Background: an optimization exercise with open tools, aiming at small area and a short achievable clock period. Do not read the settings as production practice.
At most, simulation tests tie the RTL to the original design; equivalence was not proved.
Power is estimated from default activity; no workload was simulated.

12-19:
==> module process, before the edit <==
module process(opcode,data,clk,rst,fout);
input [9:0]opcode;
input [4:0]data;
input clk,rst;
output [7:0]fout;
reg [3:0] fc;
reg sd, sh;
reg [2:0] d;
reg [7:0] qa;
reg [7:0] A, O, B;
reg [7:0] R1, R2, R3, R4;
reg dq;             
reg [2:0] dm;       
wire [3:0] op = opcode[9:6];
wire [2:0] so = opcode[5:3];
wire [7:0] r1n = (d == 3'd0) ? 8'b0 : (d == 3'd1) ? B : R1;
wire [7:0] an = sd ? {3'b000, data} : sh ? A : qa;
function [3:0] dstep;  
  input [2:0] m; input aj; input [3:0] D;
  reg q, b0, b1; reg [2:0] s;
  begin
    q = (m > D[3:1]) | ((m == D[3:1]) & (aj | ~D[0]));
    b0 = ~aj & D[0];
    b1 = (~m[0] & D[1]) | (~m[0] & b0) | (D[1] & b0);
    s = {m[1] ^ D[2] ^ b1, m[0] ^ D[1] ^ b0, aj ^ D[0]};
    dstep = {q, q ? s : {m[1:0], aj}};
  end
endfunction
wire [3:0] dn = an[3:0];
wire nq4 = (r1n[7:4] >= dn);
wire [2:0] nm4 = nq4 ? r1n[6:4] - dn[2:0] : r1n[6:4];
always @(posedge clk) begin
  case (op)
    4'd0:  fc <= 4'b0010;
    4'd1:  fc <= 4'b0000;
    4'd2:  fc <= 4'b0001;
    4'd3:  fc <= 4'b0100;
    4'd4:  fc <= 4'b0101;
    4'd5:  fc <= 4'b1000;
    4'd6:  fc <= 4'b1001;
    4'd7:  fc <= 4'b1010;
    4'd8:  fc <= 4'b1011;
    4'd9:  fc <= 4'b1100;
    4'd10: fc <= 4'b1101;
    4'd11: fc <= 4'b1111;
    4'd12: fc <= 4'b1110;
    default: ;
  endcase
  sd <= (so == 3'd5);
  sh <= so[2] & so[1];
  d  <= opcode[2:0];
  if (rst | (so == 3'd0)) qa <= 8'b0;
  else case (so[1:0])
    2'd0: qa <= R4;
    2'd1: qa <= R1;
    2'd2: qa <= R2;
    default: qa <= R3;
  endcase
  A <= an;
  B <= O;
  case (d)
    3'd0: begin R1 <= 8'b0; R2 <= 8'b0; R3 <= 8'b0; R4 <= 8'b0; end
    3'd1: R1 <= B;
    3'd2: R2 <= B;
    3'd3: R3 <= B;
    3'd4: R4 <= B;
    default: ;
  endcase
  dq <= nq4;
  dm <= nm4;
end
wire [7:0] a = R1;
wire [7:0] b = A;
wire [3:0] db = b[3:0];
wire [3:0] v3 = {dm, a[3]};
wire [3:0] v2 = {dm[1:0], a[3:2]};
wire [3:0] v1 = {dm[0], a[3:1]};
wire [3:0] v0 = a[3:0];
wire [3:0] dx1 = {db[2:0], 1'b0};    
wire [3:0] dx2 = {db[1:0], 2'b0};
wire [3:0] dx4 = {db[0], 3'b0};
wire [3:0] dx3 = dx2 + dx1;
wire [3:0] dx5 = dx4 + dx1;
wire [3:0] dx6 = dx4 + dx2;
wire [3:0] dx7 = 4'd0 - dx1;
wire q3 = (v3 >= db);
wire c2a = (v2 >= db), c2b = (v2 - dx1 >= db);
wire q2 = q3 ? c2b : c2a;
wire c1a = (v1 >= db), c1b = (v1 - dx1 >= db), c1c = (v1 - dx2 >= db), c1d = (v1 - dx3 >= db);
wire q1 = q2 ? (q3 ? c1d : c1b) : (q3 ? c1c : c1a);
wire [7:0] c0 = {v0 - dx7 >= db, v0 - dx6 >= db, v0 - dx5 >= db, v0 - dx4 >= db,
                 v0 - dx3 >= db, v0 - dx2 >= db, v0 - dx1 >= db, v0 >= db};
wire q0 = c0[{q3, q2, q1}];
wire [4:0] q = {dq, q3, q2, q1, q0};
wire [7:0] prod = a * b;
wire [7:0] bx = b ^ {8{fc[0]}};
wire [7:0] sum = a + bx + {7'b0, fc[0]};
reg [7:0] lg, sh8, y;
always @* begin
  case (fc[1:0])
    2'd0: lg = ~a;
    2'd1: lg = a & b;
    2'd2: lg = a | b;
    default: lg = a ^ b;
  endcase
  case (fc[1:0])
    2'd0: sh8 = {b[6:0], 1'b0};
    2'd1: sh8 = {1'b0, b[7:1]};
    2'd2: sh8 = {b[6:0], b[7]};
    default: sh8 = {b[0], b[7:1]};
  endcase
  case (fc[3:2])
    2'd0: y = fc[1] ? 8'b0 : sum;
    2'd1: y = fc[0] ? {3'b000, q} : prod;
    2'd2: y = lg;
    default: y = sh8;
  endcase
end
always @(posedge clk) O <= y;
assign fout = O;
endmodule
Settings: LEC_CHECK=0, ABC_AREA=1, CAP_MARGIN=20, CORE_MARGIN=2, CORE_UTILIZATION=65, CTS_BUF_LIST=sky130_fd_sc_hd__clkbuf_4 sky130_fd_sc_hd__clkbuf_8, SETUP_SLACK_MARGIN=4.8, SLEW_MARGIN=20; clock period 7.5 ns.
standard.sh (not shown) runs the stock make flow with config.mk's settings and CLKGATE_MAP_FILE= SYNTH_SCRIPT=/design/flow/synth_recipe.tcl, a recipe that flattens the netlist after the stock synthesis.
==> flow/flow/run.sh <==
#!/bin/bash
# Standard layout with three changes to how it is made:
# - adders are not mapped to the slow fa/ha cells, so abc can restructure
#   the arithmetic for speed;
# - the port buffers are plain buf_2 cells instead of the delay cells that
#   buffer_ports picks on its own;
# - timing repair does not clone gates.
set -euo pipefail
bash standard.sh ADDER_MAP_FILE= "BUFFER_PORTS_ARGS=-buffer_cell sky130_fd_sc_hd__buf_2" SKIP_GATE_CLONING=1 finish > standard.log 2>&1
[inputs] 09-21 vs 12-19
--- a/flow/design.v
+++ b/flow/design.v
@@ -13,21 +13,10 @@
 reg [2:0] dm;       
 wire [3:0] op = opcode[9:6];
 wire [2:0] so = opcode[5:3];
 wire [7:0] r1n = (d == 3'd0) ? 8'b0 : (d == 3'd1) ? B : R1;
 wire [7:0] an = sd ? {3'b000, data} : sh ? A : qa;
-function [3:0] dstep;  
-  input [2:0] m; input aj; input [3:0] D;
-  reg q, b0, b1; reg [2:0] s;
-  begin
-    q = (m > D[3:1]) | ((m == D[3:1]) & (aj | ~D[0]));
-    b0 = ~aj & D[0];
-    b1 = (~m[0] & D[1]) | (~m[0] & b0) | (D[1] & b0);
-    s = {m[1] ^ D[2] ^ b1, m[0] ^ D[1] ^ b0, aj ^ D[0]};
-    dstep = {q, q ? s : {m[1:0], aj}};
-  end
-endfunction
 wire [3:0] dn = an[3:0];
 wire nq4 = (r1n[7:4] >= dn);
 wire [2:0] nm4 = nq4 ? r1n[6:4] - dn[2:0] : r1n[6:4];
 always @(posedge clk) begin
   case (op)
@@ -47,16 +36,17 @@
     default: ;
   endcase
   sd <= (so == 3'd5);
   sh <= so[2] & so[1];
   d  <= opcode[2:0];
-  if (rst | (so == 3'd0)) qa <= 8'b0;
-  else case (so[1:0])
-    2'd0: qa <= R4;
-    2'd1: qa <= R1;
-    2'd2: qa <= R2;
-    default: qa <= R3;
+  if (rst) qa <= 8'b0;
+  else case (so)
+    3'd1: qa <= R1;
+    3'd2: qa <= R2;
+    3'd3: qa <= R3;
+    3'd4: qa <= R4;
+    default: qa <= 8'b0;
   endcase
   A <= an;
   B <= O;
   case (d)
     3'd0: begin R1 <= 8'b0; R2 <= 8'b0; R3 <= 8'b0; R4 <= 8'b0; end
### Flow results
09-21 completed every stage of the flow, and the final layout passed the timing, design-rule and antenna checks.
09-21 -> 12-19: floorplan die width flat
| post-cts repair resize count | 09-21 vs 12-19 | 2 lower |
Reported for 09-21 and 12-19, depth of the critical timing path with buffers and inverters included turned out identical to the last digit.
Compared with 12-19, in 09-21 basic-gate share of the synthesized area counting and, or, nand and nor cells lower, share of the cycle needed by the critical path after routing lower, initial standard-cell utilization of the core lower, sequential power lower, routability-driven placement congestion ratio higher.
The run with more setup slack is 09-21; 12-19 has less.
Compared to 12-19, 09-21 has final cell count 6 lower.
NOTE: clock network power share in 09-21 exceeds that of 12-19
The endpoint arrival time on the critical path reported for 09-21 is smaller than that of 12-19 by 0.06 ns.
Between 09-21 and 12-19, global-route usage is lower for 12-19, 09-21 comes in above that.
On clock distribution area overhead in the final layout: 09-21 sits above 12-19.
For 12-19, only the layout was checked, not whether the RTL still works.

static timing again, ports no longer ideal:
In the flow no input, the clock included, has a driving cell. The finished layouts below were timed again as built, in two steps. Step 1, drivers: a clkbuf_16 drives clk and a buf_2 each remaining input, both assumed. Step 2, shift: input delay + t, output delay - t, t = (earliest + latest rising clock arrival at the registers) / 2. This alone moves slack from input paths to output paths. Slacks: ideal ports / drivers / drivers and shift; pairs: ideal ports / drivers.
run	t, ns	setup WS [ns]	worst data-port slew with drivers (ns)
12-19	0.381	4.901 / 4.908 / 4.527	0.04
09-21	0.380	4.966 / 4.972 / 4.592	0.03
After both steps setup and hold are still met in every run listed.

============

Reprint exactly, and only, the lines running from the one containing "with drivers (ns)" through the last line of the listing above.

run	t, ns	setup WS [ns]	worst data-port slew with drivers (ns)
12-19	0.381	4.901 / 4.908 / 4.527	0.04
09-21	0.380	4.966 / 4.972 / 4.592	0.03
After both steps setup and hold are still met in every run listed.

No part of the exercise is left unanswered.